There is a point in Torch where you wonder if you’ve made a terrible mistake. The experience is at times so realist that you find yourself wondering whether you’re still actually taking part in an immersive play in St Helens or have actually just got into a stranger’s car.
In collaboration with over 30 women in the Merseyside town and using its streets as a backdrop, director Louise Lowe of ANU Productions has created an expansive, yet heart-crushingly intimate, tapestry of interwoven lives in which each audience member – a maximum of four per performance – shares moments with St Helens women from 1944, 1984 and today.
It is difficult to make such one-on-one interactions feel truthful, but the company has perfected this, both in a scene in which Jade (Sarah Morris) paints your nails in a bedroom confessional, and in less naturalistic moments – like when a giggling Etta Fusi grabs your hand as she runs down (a now wartime) terraced street.

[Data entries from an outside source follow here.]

File: src/hdl/okl_pkg.sv
// ============================================================================
// okl_pkg
// Shared types and constants for the ordered key list table: operation and
// status codes, the probe word that travels down the cell chain, and the
// control word that the controller broadcasts to every cell.
// ============================================================================
package okl_pkg;

    localparam int NODE_CAPACITY = 64;
    localparam int COUNT_W       = $clog2(NODE_CAPACITY + 1);
    localparam int KEY_W         = 32;
    localparam int PAYLOAD_W     = 32;

    typedef enum logic [1:0] {
        OP_APPEND = 2'd0,
        OP_SEARCH = 2'd1,
        OP_REMOVE = 2'd2
    } opcode_t;

    typedef enum logic [1:0] {
        ST_DONE      = 2'd0,
        ST_NOT_FOUND = 2'd1,
        ST_FULL      = 2'd2
    } status_t;

    typedef enum logic [1:0] {
        S_IDLE,
        S_WALK,
        S_DONE
    } ctrl_state_t;

    typedef struct packed {
        logic                 valid;
        logic [KEY_W-1:0]     key;
        logic [PAYLOAD_W-1:0] payload;
    } entry_t;

    typedef struct packed {
        logic                 valid;
        logic                 remove;
        logic                 found;
        logic [KEY_W-1:0]     key;
        logic [PAYLOAD_W-1:0] payload;
    } probe_t;

    typedef struct packed {
        logic                 append_en;
        logic                 shift_en;
        logic [KEY_W-1:0]     key;
        logic [PAYLOAD_W-1:0] payload;
    } cell_ctl_t;

endpackage
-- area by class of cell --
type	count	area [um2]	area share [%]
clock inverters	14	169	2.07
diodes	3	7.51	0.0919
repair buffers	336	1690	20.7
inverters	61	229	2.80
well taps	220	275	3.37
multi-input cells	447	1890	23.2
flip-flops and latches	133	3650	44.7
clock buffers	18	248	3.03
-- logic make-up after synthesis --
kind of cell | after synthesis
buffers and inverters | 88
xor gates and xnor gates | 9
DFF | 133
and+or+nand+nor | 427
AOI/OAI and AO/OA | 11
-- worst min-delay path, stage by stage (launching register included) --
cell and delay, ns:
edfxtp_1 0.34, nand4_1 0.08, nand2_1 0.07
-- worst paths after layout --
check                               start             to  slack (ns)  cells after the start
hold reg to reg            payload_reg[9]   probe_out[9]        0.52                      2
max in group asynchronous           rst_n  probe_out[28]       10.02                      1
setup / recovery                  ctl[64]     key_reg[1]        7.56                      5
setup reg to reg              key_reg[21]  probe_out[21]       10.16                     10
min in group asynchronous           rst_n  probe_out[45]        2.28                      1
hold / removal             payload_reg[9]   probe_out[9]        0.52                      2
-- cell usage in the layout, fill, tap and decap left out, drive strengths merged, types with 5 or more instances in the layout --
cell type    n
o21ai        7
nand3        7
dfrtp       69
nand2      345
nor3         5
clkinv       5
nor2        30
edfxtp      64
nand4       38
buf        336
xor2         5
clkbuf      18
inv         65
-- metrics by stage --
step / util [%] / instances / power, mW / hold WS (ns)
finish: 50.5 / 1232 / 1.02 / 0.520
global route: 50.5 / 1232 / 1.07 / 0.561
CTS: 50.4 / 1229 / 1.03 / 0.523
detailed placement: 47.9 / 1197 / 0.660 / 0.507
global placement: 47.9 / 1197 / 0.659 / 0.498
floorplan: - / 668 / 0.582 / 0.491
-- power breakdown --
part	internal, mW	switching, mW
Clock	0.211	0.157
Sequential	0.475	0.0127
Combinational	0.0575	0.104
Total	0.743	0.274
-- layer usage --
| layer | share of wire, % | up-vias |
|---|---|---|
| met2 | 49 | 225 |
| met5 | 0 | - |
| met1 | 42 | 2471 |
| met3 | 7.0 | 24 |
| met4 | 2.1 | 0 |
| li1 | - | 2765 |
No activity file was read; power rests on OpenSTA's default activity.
--- src/design/qrs_div.sv ---
// Pipelined signed divider: (num * 2^16) / den, truncated toward zero and clamped to Q16.16.
// One quotient bit per stage. Depends on qrs_pkg.
`timescale 1ns / 1ps

module qrs_div import qrs_pkg::*; (
  input  logic                   clk,
  input  logic                   en,
  input  logic signed [NW-1:0]   num,
  input  logic signed [DENW-1:0] den,
  output logic signed [OW-1:0]   quo,
  output logic                   sat
);

  localparam logic [QW-1:0] QMAX_POS = QW'((64'd1 << (OW - 1)) - 64'd1);
  localparam logic [QW-1:0] QMAX_NEG = QW'(64'd1 << (OW - 1));

  logic [QW-1:0]     qd_q [0:QW];
  logic [DRW-1:0]    rm_q [0:QW];
  logic [DENW-2:0]   dm_q [0:QW];
  logic              ng_q [0:QW];

  logic [NW-1:0]     nabs;
  logic [DENW-1:0]   dabs;

  assign nabs = num[NW-1] ? NW'(-num) : NW'(num);
  assign dabs = den[DENW-1] ? DENW'(-den) : DENW'(den);

  always_ff @(posedge clk) begin
    if (en) begin
      qd_q[0] <= {nabs[NW-2:0], {OFB{1'b0}}};
      rm_q[0] <= '0;
      dm_q[0] <= dabs[DENW-2:0];
      ng_q[0] <= num[NW-1] ^ den[DENW-1];
    end
  end

  for (genvar k = 0; k < QW; k++) begin : g_step
    logic [DRW:0] r2;
    logic         take;
    assign r2   = {rm_q[k], qd_q[k][QW-1]};
    assign take = r2 >= (DRW + 1)'(dm_q[k]);
    always_ff @(posedge clk) begin
      if (en) begin
        rm_q[k+1] <= take ? DRW'(r2 - (DRW + 1)'(dm_q[k])) : DRW'(r2);
        qd_q[k+1] <= {qd_q[k][QW-2:0], take};
        dm_q[k+1] <= dm_q[k];
        ng_q[k+1] <= ng_q[k];
      end
    end
  end

  logic [QW-1:0] qm;
  logic [QW-1:0] qneg;
  assign qm   = qd_q[QW];
  assign qneg = QW'(-qm);

  always_ff @(posedge clk) begin
    if (en) begin
      if (ng_q[QW]) begin
        sat <= qm > QMAX_NEG;
        quo <= (qm > QMAX_NEG) ? $signed(OW'(QMAX_NEG)) : $signed(qneg[OW-1:0]);
      end else begin
        sat <= qm > QMAX_POS;
        quo <= (qm > QMAX_POS) ? $signed(OW'(QMAX_POS)) : $signed(qm[OW-1:0]);
      end
    end
  end

endmodule
[config.mk]
export PLATFORM = sky130hd
export DESIGN_NAME = pixel_neighbor_index_generator_unit
export DESIGN_NICKNAME = d
export VERILOG_FILES = /design/src/rtl/pnig_pkg.sv /design/src/rtl/pnig_front.sv /design/src/rtl/pnig_queue.sv /design/src/rtl/pnig_back.sv /design/src/rtl/pixel_neighbor_index_generator_unit.sv
export SDC_FILE = /design/constraint.sdc
export NUM_CORES = 1
export LEC_CHECK = 0
export BUFFER_PORTS_ARGS = -buffer_cell sky130_fd_sc_hd__buf_2
export CORE_UTILIZATION = 60
export DETAILED_ROUTE_END_ITERATION = 6
export GPL_TIMING_DRIVEN = 0
export PLACE_DENSITY_LB_ADDON = 0.1
export SYNTH_ARGS = -nofsm -noshare
export SYNTH_HDL_FRONTEND = slang
export SYNTH_HIERARCHICAL = 1
export SYNTH_SLANG_ARGS = --single-unit
[constraint.sdc]
create_clock -name i_clk -period 9.15 [get_ports i_clk]
set_input_delay 1.3725 -clock i_clk [delete_from_list [all_inputs] [get_ports i_clk]]
set_output_delay 1.3725 -clock i_clk [all_outputs]
set_load 0.02 [all_outputs]
[src/rtl/pnig_pkg.sv]
package pnig_pkg;

    // geometry limits
    localparam int COORD_BITS = 12;
    localparam int IDX_BITS   = 24;
    localparam int CFG_DIM_W  = 13;
    localparam int CFG_IDX_W  = 2;
    localparam int DIM_W      = COORD_BITS + 1;
    localparam int MAX_DIM    = 1 << COORD_BITS;
    localparam int CL_W       = (CFG_DIM_W > DIM_W) ? CFG_DIM_W : DIM_W;
    localparam int AREA_W     = 2 * DIM_W;
    localparam int CMP_W      = (AREA_W > IDX_BITS) ? AREA_W : IDX_BITS;

    // radix-4 restoring divider
    localparam int DIV_STEPS  = (COORD_BITS + 1) / 2;
    localparam int QUO_W      = 2 * DIV_STEPS;
    localparam int DVS_W      = DIM_W + QUO_W - 1;
    localparam int DIV_W      = (DVS_W > IDX_BITS) ? DVS_W : IDX_BITS;
    localparam int STEP_W     = $clog2(DIV_STEPS);

    // neighbor candidates and queue
    localparam int NB_COUNT   = 14;
    localparam int NB_SEL_W   = $clog2(NB_COUNT);
    localparam int Q_DEPTH    = 4;
    localparam int Q_PTR_W    = $clog2(Q_DEPTH);
    localparam int Q_CNT_W    = $clog2(Q_DEPTH + 1);

    // configuration register indexes
    typedef enum logic [CFG_IDX_W-1:0] {
        CFG_WIDTH  = 2'd0,
        CFG_HEIGHT = 2'd1,
        CFG_WRAP   = 2'd2,
        CFG_EIGHT  = 2'd3
    } t_cfg_reg;

    // candidate neighbors in emission order
    typedef enum logic [NB_SEL_W-1:0] {
        NB_LEFT, NB_RIGHT, NB_UP, NB_DOWN, NB_FIRST, NB_LAST,
        NB_UL, NB_DL, NB_UR, NB_DR, NB_FU, NB_FD, NB_LU, NB_LD
    } t_nb;

    typedef enum logic [1:0] {
        PX_ZERO,
        PX_INC,
        PX_DEC
    } t_px;

    typedef enum logic [1:0] {
        FS_IDLE,
        FS_DIV,
        FS_CLASS
    } t_front_state;

    // offset of a neighbor: +-(w_mag * width) plus a column step
    typedef struct packed {
        logic [1:0] w_mag;
        logic       w_neg;
        t_px        px;
    } t_nb_ofs;

    typedef struct packed {
        logic [DIM_W-1:0]  width;
        logic [DIM_W-1:0]  height;
        logic [AREA_W-1:0] area;
        logic              wrap;
        logic              eight;
    } t_geom;

    typedef struct packed {
        logic [IDX_BITS-1:0] pix;
        logic [NB_COUNT-1:0] mask;
    } t_item;

    // saturate a written dimension to the coordinate range
    function automatic logic [DIM_W-1:0] clamp_dim(input logic [CFG_DIM_W-1:0] d);
        logic [CL_W-1:0] de;
        logic [CL_W-1:0] lim;
        de  = CL_W'(d);
        lim = CL_W'(MAX_DIM);
        return (de > lim) ? DIM_W'(lim) : DIM_W'(de);
    endfunction

    // offset table of the neighbor candidates
    function automatic t_nb_ofs nb_offset(input t_nb k);
        t_nb_ofs o;
        unique case (k)
            NB_LEFT:  o = '{2'd0, 1'b0, PX_DEC};
            NB_RIGHT: o = '{2'd0, 1'b0, PX_INC};
            NB_UP:    o = '{2'd1, 1'b1, PX_ZERO};
            NB_DOWN:  o = '{2'd1, 1'b0, PX_ZERO};
            NB_FIRST: o = '{2'd1, 1'b0, PX_DEC};
            NB_LAST:  o = '{2'd1, 1'b1, PX_INC};
            NB_UL:    o = '{2'd1, 1'b1, PX_DEC};
            NB_DL:    o = '{2'd1, 1'b0, PX_DEC};
            NB_UR:    o = '{2'd1, 1'b1, PX_INC};
            NB_DR:    o = '{2'd1, 1'b0, PX_INC};
            NB_FU:    o = '{2'd0, 1'b0, PX_DEC};
            NB_FD:    o = '{2'd2, 1'b0, PX_DEC};
            NB_LU:    o = '{2'd2, 1'b1, PX_INC};
            NB_LD:    o = '{2'd0, 1'b0, PX_INC};
            default:  o = '{2'd0, 1'b0, PX_ZERO};
        endcase
        return o;
    endfunction

endpackage

[src/rtl/pnig_front.sv]
module pnig_front (
    input  logic                            i_clk,
    input  logic                            i_rst_n,
    input  pnig_pkg::t_geom                 i_geom,
    input  logic                            i_s_valid,
    output logic                            o_s_ready,
    input  logic [pnig_pkg::IDX_BITS-1:0]   i_s_pix,
    output logic                            o_q_valid,
    input  logic                            i_q_ready,
    output pnig_pkg::t_item                 o_q_item
);

    pnig_pkg::t_front_state r_state, n_state;

    logic                              r_in_valid;
    logic [pnig_pkg::IDX_BITS-1:0]     r_in_pix;
    logic [pnig_pkg::IDX_BITS-1:0]     r_pix;
    logic [pnig_pkg::DIV_W-1:0]        r_rem;
    logic [pnig_pkg::DIV_W-1:0]        r_dvs;
    logic [pnig_pkg::QUO_W-1:0]        r_quo;
    logic [pnig_pkg::STEP_W-1:0]       r_step;

    logic                              in_frame;
    logic                              start;
    logic                              take;
    logic                              div_last;
    logic [pnig_pkg::DIV_W-1:0]        dvs_half;
    logic [pnig_pkg::DIV_W-1:0]        rem1;
    logic [pnig_pkg::DIV_W-1:0]        rem2;
    logic                              ge1;
    logic                              ge2;
    logic [pnig_pkg::COORD_BITS-1:0]   col;
    logic [pnig_pkg::COORD_BITS-1:0]   row;
    logic [pnig_pkg::DIM_W-1:0]        w_dec;
    logic [pnig_pkg::DIM_W-1:0]        h_dec;
    logic                              at_left, at_right, at_top, at_bottom;
    logic                              has_l, has_r, has_u, has_d, is_first, is_last;
    logic [pnig_pkg::NB_COUNT-1:0]     mask;

    // frame check against the registered area
    assign in_frame = pnig_pkg::CMP_W'(r_in_pix) < pnig_pkg::CMP_W'(i_geom.area);
    assign take     = (r_state == pnig_pkg::FS_IDLE);
    assign start    = take && r_in_valid && in_frame;
    assign div_last = (r_step == pnig_pkg::STEP_W'(pnig_pkg::DIV_STEPS - 1));

    // two restoring steps per cycle
    always_comb begin
        dvs_half = r_dvs >> 1;
        ge1      = (r_rem >= r_dvs);
        rem1     = ge1 ? (r_rem - r_dvs) : r_rem;
        ge2      = (rem1 >= dvs_half);
        rem2     = ge2 ? (rem1 - dvs_half) : rem1;
    end

    // classification of the column and row
    always_comb begin
        col       = r_rem[pnig_pkg::COORD_BITS-1:0];
        row       = r_quo[pnig_pkg::COORD_BITS-1:0];
        w_dec     = i_geom.width - pnig_pkg::DIM_W'(1);
        h_dec     = i_geom.height - pnig_pkg::DIM_W'(1);
        at_left   = (col == '0);
        at_right  = (col == w_dec[pnig_pkg::COORD_BITS-1:0]);
        at_top    = (row == '0);
        at_bottom = (row == h_dec[pnig_pkg::COORD_BITS-1:0]);
        has_l     = !at_left;
        has_r     = !at_right;
        has_u     = !at_top;
        has_d     = !at_bottom;
        is_first  = i_geom.wrap && at_left;
        is_last   = i_geom.wrap && at_right;

        mask                     = '0;
        mask[pnig_pkg::NB_LEFT]  = has_l;
        mask[pnig_pkg::NB_RIGHT] = has_r;
        mask[pnig_pkg::NB_UP]    = has_u;
        mask[pnig_pkg::NB_DOWN]  = has_d;
        mask[pnig_pkg::NB_FIRST] = is_first;
        mask[pnig_pkg::NB_LAST]  = is_last;
        mask[pnig_pkg::NB_UL]    = i_geom.eight && has_l && has_u;
        mask[pnig_pkg::NB_DL]    = i_geom.eight && has_l && has_d;
        mask[pnig_pkg::NB_UR]    = i_geom.eight && has_r && has_u;
        mask[pnig_pkg::NB_DR]    = i_geom.eight && has_r && has_d;
        mask[pnig_pkg::NB_FU]    = i_geom.eight && is_first && has_u;
        mask[pnig_pkg::NB_FD]    = i_geom.eight && is_first && has_d;
        mask[pnig_pkg::NB_LU]    = i_geom.eight && is_last && has_u;
        mask[pnig_pkg::NB_LD]    = i_geom.eight && is_last && has_d;
    end

    // next state
    always_comb begin
        n_state = r_state;
        unique case (r_state)
            pnig_pkg::FS_IDLE: begin
                if (start) begin
                    n_state = pnig_pkg::FS_DIV;
                end
            end
            pnig_pkg::FS_DIV: begin
                if (div_last) begin
                    n_state = pnig_pkg::FS_CLASS;
                end
            end
            pnig_pkg::FS_CLASS: begin
                if (!(|mask) || i_q_ready) begin
                    n_state = pnig_pkg::FS_IDLE;
                end
            end
            default: n_state = pnig_pkg::FS_IDLE;
        endcase
    end

    // outputs
    always_comb begin
        o_s_ready     = !r_in_valid || take;
        o_q_valid     = (r_state == pnig_pkg::FS_CLASS) && (|mask);
        o_q_item.pix  = r_pix;
        o_q_item.mask = mask;
    end

    // control registers
    always_ff @(posedge i_clk) begin
        if (!i_rst_n) begin
            r_state    <= pnig_pkg::FS_IDLE;
            r_in_valid <= 1'b0;
        end else begin
            r_state <= n_state;
            if (i_s_valid && o_s_ready) begin
                r_in_valid <= 1'b1;
            end else if (take) begin
                r_in_valid <= 1'b0;
            end
        end
    end

    // input buffer and divider datapath
    always_ff @(posedge i_clk) begin
        if (i_s_valid && o_s_ready) begin
            r_in_pix <= i_s_pix;
        end
        if (start) begin
            r_pix  <= r_in_pix;
            r_rem  <= pnig_pkg::DIV_W'(r_in_pix);
            r_dvs  <= pnig_pkg::DIV_W'(i_geom.width) << (pnig_pkg::QUO_W - 1);
            r_quo  <= '0;
            r_step <= '0;
        end else if (r_state == pnig_pkg::FS_DIV) begin
            r_rem  <= rem2;
            r_dvs  <= r_dvs >> 2;
            r_quo  <= {r_quo[pnig_pkg::QUO_W-3:0], ge1, ge2};
            r_step <= r_step + pnig_pkg::STEP_W'(1);
        end
    end

endmodule

[src/rtl/pnig_queue.sv]
module pnig_queue (
    input  logic             i_clk,
    input  logic             i_rst_n,
    input  logic             i_push_valid,
    output logic             o_push_ready,
    input  pnig_pkg::t_item  i_push_item,
    output logic             o_pop_valid,
    input  logic             i_pop_ready,
    output pnig_pkg::t_item  o_pop_item
);

    pnig_pkg::t_item                r_mem [pnig_pkg::Q_DEPTH];
    logic [pnig_pkg::Q_PTR_W-1:0]   r_wr_ptr;
    logic [pnig_pkg::Q_PTR_W-1:0]   r_rd_ptr;
    logic [pnig_pkg::Q_CNT_W-1:0]   r_count;
    logic                           push;
    logic                           pop;

    assign o_push_ready = (r_count != pnig_pkg::Q_CNT_W'(pnig_pkg::Q_DEPTH));
    assign o_pop_valid  = (r_count != '0);
    assign o_pop_item   = r_mem[r_rd_ptr];
    assign push         = i_push_valid && o_push_ready;
    assign pop          = o_pop_valid && i_pop_ready;

    // pointers and fill count
    always_ff @(posedge i_clk) begin
        if (!i_rst_n) begin
            r_wr_ptr <= '0;
            r_rd_ptr <= '0;
            r_count  <= '0;
        end else begin
            if (push) begin
                r_wr_ptr <= r_wr_ptr + pnig_pkg::Q_PTR_W'(1);
            end
            if (pop) begin
                r_rd_ptr <= r_rd_ptr + pnig_pkg::Q_PTR_W'(1);
            end
            if (push && !pop) begin
                r_count <= r_count + pnig_pkg::Q_CNT_W'(1);
            end else if (pop && !push) begin
                r_count <= r_count - pnig_pkg::Q_CNT_W'(1);
            end
        end
    end

    // entry storage
    always_ff @(posedge i_clk) begin
        if (push) begin
            r_mem[r_wr_ptr] <= i_push_item;
        end
    end

endmodule

[src/rtl/pnig_back.sv]
module pnig_back (
    input  logic                            i_clk,
    input  logic                            i_rst_n,
    input  pnig_pkg::t_geom                 i_geom,
    input  logic                            i_q_valid,
    output logic                            o_q_ready,
    input  pnig_pkg::t_item                 i_q_item,
    output logic                            o_valid,
    input  logic                            i_ready,
    output logic [pnig_pkg::IDX_BITS-1:0]   o_index,
    output logic                            o_last
);

    pnig_pkg::t_item                   r_cur;
    logic                              r_cur_valid;
    logic                              r_out_valid;
    logic [pnig_pkg::IDX_BITS-1:0]     r_out_index;
    logic                              r_out_last;

    logic                              advance;
    logic                              emit;
    logic                              finish;
    pnig_pkg::t_nb                     sel;
    pnig_pkg::t_nb_ofs                 ofs;
    logic [pnig_pkg::NB_COUNT-1:0]     lowest;
    logic [pnig_pkg::NB_COUNT-1:0]     rest;
    logic [pnig_pkg::IDX_BITS-1:0]     w_one;
    logic [pnig_pkg::IDX_BITS-1:0]     w_term;
    logic [pnig_pkg::IDX_BITS-1:0]     p_term;
    logic [pnig_pkg::IDX_BITS-1:0]     nb_index;

    // lowest pending candidate
    always_comb begin
        sel = pnig_pkg::NB_LEFT;
        for (int i = pnig_pkg::NB_COUNT - 1; i >= 0; i--) begin
            if (r_cur.mask[i]) begin
                sel = pnig_pkg::t_nb'(pnig_pkg::NB_SEL_W'(i));
            end
        end
        lowest = r_cur.mask & (~r_cur.mask + pnig_pkg::NB_COUNT'(1));
        rest   = r_cur.mask & ~lowest;
    end

    // neighbor index from the offset table
    always_comb begin
        ofs   = pnig_pkg::nb_offset(sel);
        w_one = pnig_pkg::IDX_BITS'(i_geom.width);
        unique case (ofs.w_mag)
            2'd1:    w_term = w_one;
            2'd2:    w_term = w_one << 1;
            default: w_term = '0;
        endcase
        unique case (ofs.px)
            pnig_pkg::PX_INC: p_term = pnig_pkg::IDX_BITS'(1);
            pnig_pkg::PX_DEC: p_term = '1;
            default:          p_term = '0;
        endcase
        nb_index = r_cur.pix + (ofs.w_neg ? (~w_term + pnig_pkg::IDX_BITS'(1)) : w_term)
                 + p_term;
    end

    assign advance   = !r_out_valid || i_ready;
    assign emit      = r_cur_valid && advance;
    assign finish    = emit && (rest == '0);
    assign o_q_ready = !r_cur_valid || finish;
    assign o_valid   = r_out_valid;
    assign o_index   = r_out_index;
    assign o_last    = r_out_last;

    // control registers
    always_ff @(posedge i_clk) begin
        if (!i_rst_n) begin
            r_cur_valid <= 1'b0;
            r_out_valid <= 1'b0;
        end else begin
            if (i_q_valid && o_q_ready) begin
                r_cur_valid <= 1'b1;
            end else if (finish) begin
                r_cur_valid <= 1'b0;
            end
            if (advance) begin
                r_out_valid <= r_cur_valid;
            end
        end
    end

    // current pixel and output register
    always_ff @(posedge i_clk) begin
        if (i_q_valid && o_q_ready) begin
            r_cur <= i_q_item;
        end else if (emit) begin
            r_cur.mask <= rest;
        end
        if (emit) begin
            r_out_index <= nb_index;
            r_out_last  <= (rest == '0);
        end
    end

endmodule

[src/rtl/pixel_neighbor_index_generator_unit.sv]
// Pixel neighbor index generator: each pixel_index transaction (row * width
// + column) yields the linear indices of its in-frame neighbors, one per output
// transaction, tlast on the final one: left, right, up, down, the horizontal wrap
// partners when wrap_columns is set, then with eight_connected the four
// diagonals and the wrap diagonals. An index outside the frame, or a pixel with
// no neighbor, gives no output. The front end takes a pixel from the input
// buffer, splits it into column and row with DIV_STEPS = 6 steps of the radix-4
// divider and classifies it, holding while the queue is full; an out-of-frame
// pixel is dropped. The back end delivers one neighbor per cycle unless the
// output stalls, up to 8 per pixel, behind a 4-entry queue and an output
// register; the front end takes no new pixel until the last is classified, so
// the divider sets the rate. The user must write configuration only while no
// pixel is in flight; the block does not enforce it; no clearing pass follows reset.
module pixel_neighbor_index_generator_unit (
    input  logic                             i_clk,
    input  logic                             i_rst_n,
    input  logic                             i_cfg_valid,
    output logic                             o_cfg_ready,
    input  logic [pnig_pkg::CFG_IDX_W-1:0]   i_cfg_index,
    input  logic [pnig_pkg::CFG_DIM_W-1:0]   i_cfg_data,
    input  logic                             i_s_axis_tvalid,
    output logic                             o_s_axis_tready,
    input  logic [23:0]                      i_s_axis_tdata,   // [23:0] pixel_index
    output logic                             o_m_axis_tvalid,
    input  logic                             i_m_axis_tready,
    output logic [23:0]                      o_m_axis_tdata,   // [23:0] neighbor_index
    output logic                             o_m_axis_tlast    // last_neighbor
);

    logic [pnig_pkg::DIM_W-1:0]    r_width;
    logic [pnig_pkg::DIM_W-1:0]    r_height;
    logic [pnig_pkg::AREA_W-1:0]   r_area;
    logic                          r_wrap;
    logic                          r_eight;

    pnig_pkg::t_geom               geom;
    logic                          q_push_valid;
    logic                          q_push_ready;
    pnig_pkg::t_item               q_push_item;
    logic                          q_pop_valid;
    logic                          q_pop_ready;
    pnig_pkg::t_item               q_pop_item;

    assign o_cfg_ready = 1'b1;

    // configuration registers, dimensions stored saturated
    always_ff @(posedge i_clk) begin
        if (!i_rst_n) begin
            r_width  <= pnig_pkg::DIM_W'(1);
            r_height <= pnig_pkg::DIM_W'(1);
            r_wrap   <= 1'b0;
            r_eight  <= 1'b0;
            r_area   <= pnig_pkg::AREA_W'(1);
        end else begin
            r_area <= pnig_pkg::AREA_W'(r_width) * pnig_pkg::AREA_W'(r_height);
            if (i_cfg_valid && o_cfg_ready) begin
                unique case (pnig_pkg::t_cfg_reg'(i_cfg_index))
                    pnig_pkg::CFG_WIDTH:  r_width  <= pnig_pkg::clamp_dim(i_cfg_data);
                    pnig_pkg::CFG_HEIGHT: r_height <= pnig_pkg::clamp_dim(i_cfg_data);
                    pnig_pkg::CFG_WRAP:   r_wrap   <= i_cfg_data[0];
                    pnig_pkg::CFG_EIGHT:  r_eight  <= i_cfg_data[0];
                    default: ;
                endcase
            end
        end
    end

    always_comb begin
        geom.width  = r_width;
        geom.height = r_height;
        geom.area   = r_area;
        geom.wrap   = r_wrap;
        geom.eight  = r_eight;
    end

    // divide and classify
    pnig_front u_front (
        .i_clk     (i_clk),
        .i_rst_n   (i_rst_n),
        .i_geom    (geom),
        .i_s_valid (i_s_axis_tvalid),
        .o_s_ready (o_s_axis_tready),
        .i_s_pix   (i_s_axis_tdata),
        .o_q_valid (q_push_valid),
        .i_q_ready (q_push_ready),
        .o_q_item  (q_push_item)
    );

    // decoupling queue
    pnig_queue u_queue (
        .i_clk        (i_clk),
        .i_rst_n      (i_rst_n),
        .i_push_valid (q_push_valid),
        .o_push_ready (q_push_ready),
        .i_push_item  (q_push_item),
        .o_pop_valid  (q_pop_valid),
        .i_pop_ready  (q_pop_ready),
        .o_pop_item   (q_pop_item)
    );

    // neighbor emission
    pnig_back u_back (
        .i_clk     (i_clk),
        .i_rst_n   (i_rst_n),
        .i_geom    (geom),
        .i_q_valid (q_pop_valid),
        .o_q_ready (q_pop_ready),
        .i_q_item  (q_pop_item),
        .o_valid   (o_m_axis_tvalid),
        .i_ready   (i_m_axis_tready),
        .o_index   (o_m_axis_tdata),
        .o_last    (o_m_axis_tlast)
    );

endmodule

Nandi Bhebhe’s expressive, harrowing choreography is transporting too – taking you somewhere frightening but also very human.
The six strong cast each take a slightly different approach and this contributes to Torch’s otherworldly, slightly spooky feel. Set designer Maree Kearns and costume designer Niamh Lunny have created a world that feels so close to our own but ever-so-slightly off. A council house subtly changes decades every time you re-enter the living room and Sinead Diskin’s sound design is constantly unsettling.
The whole thing feels a bit like being in an episode of Inside Number 9, only one that sensitively deals with trauma and women’s stories over time. This combination turns Torch into a breath-taking and haunting piece of immersive theatre.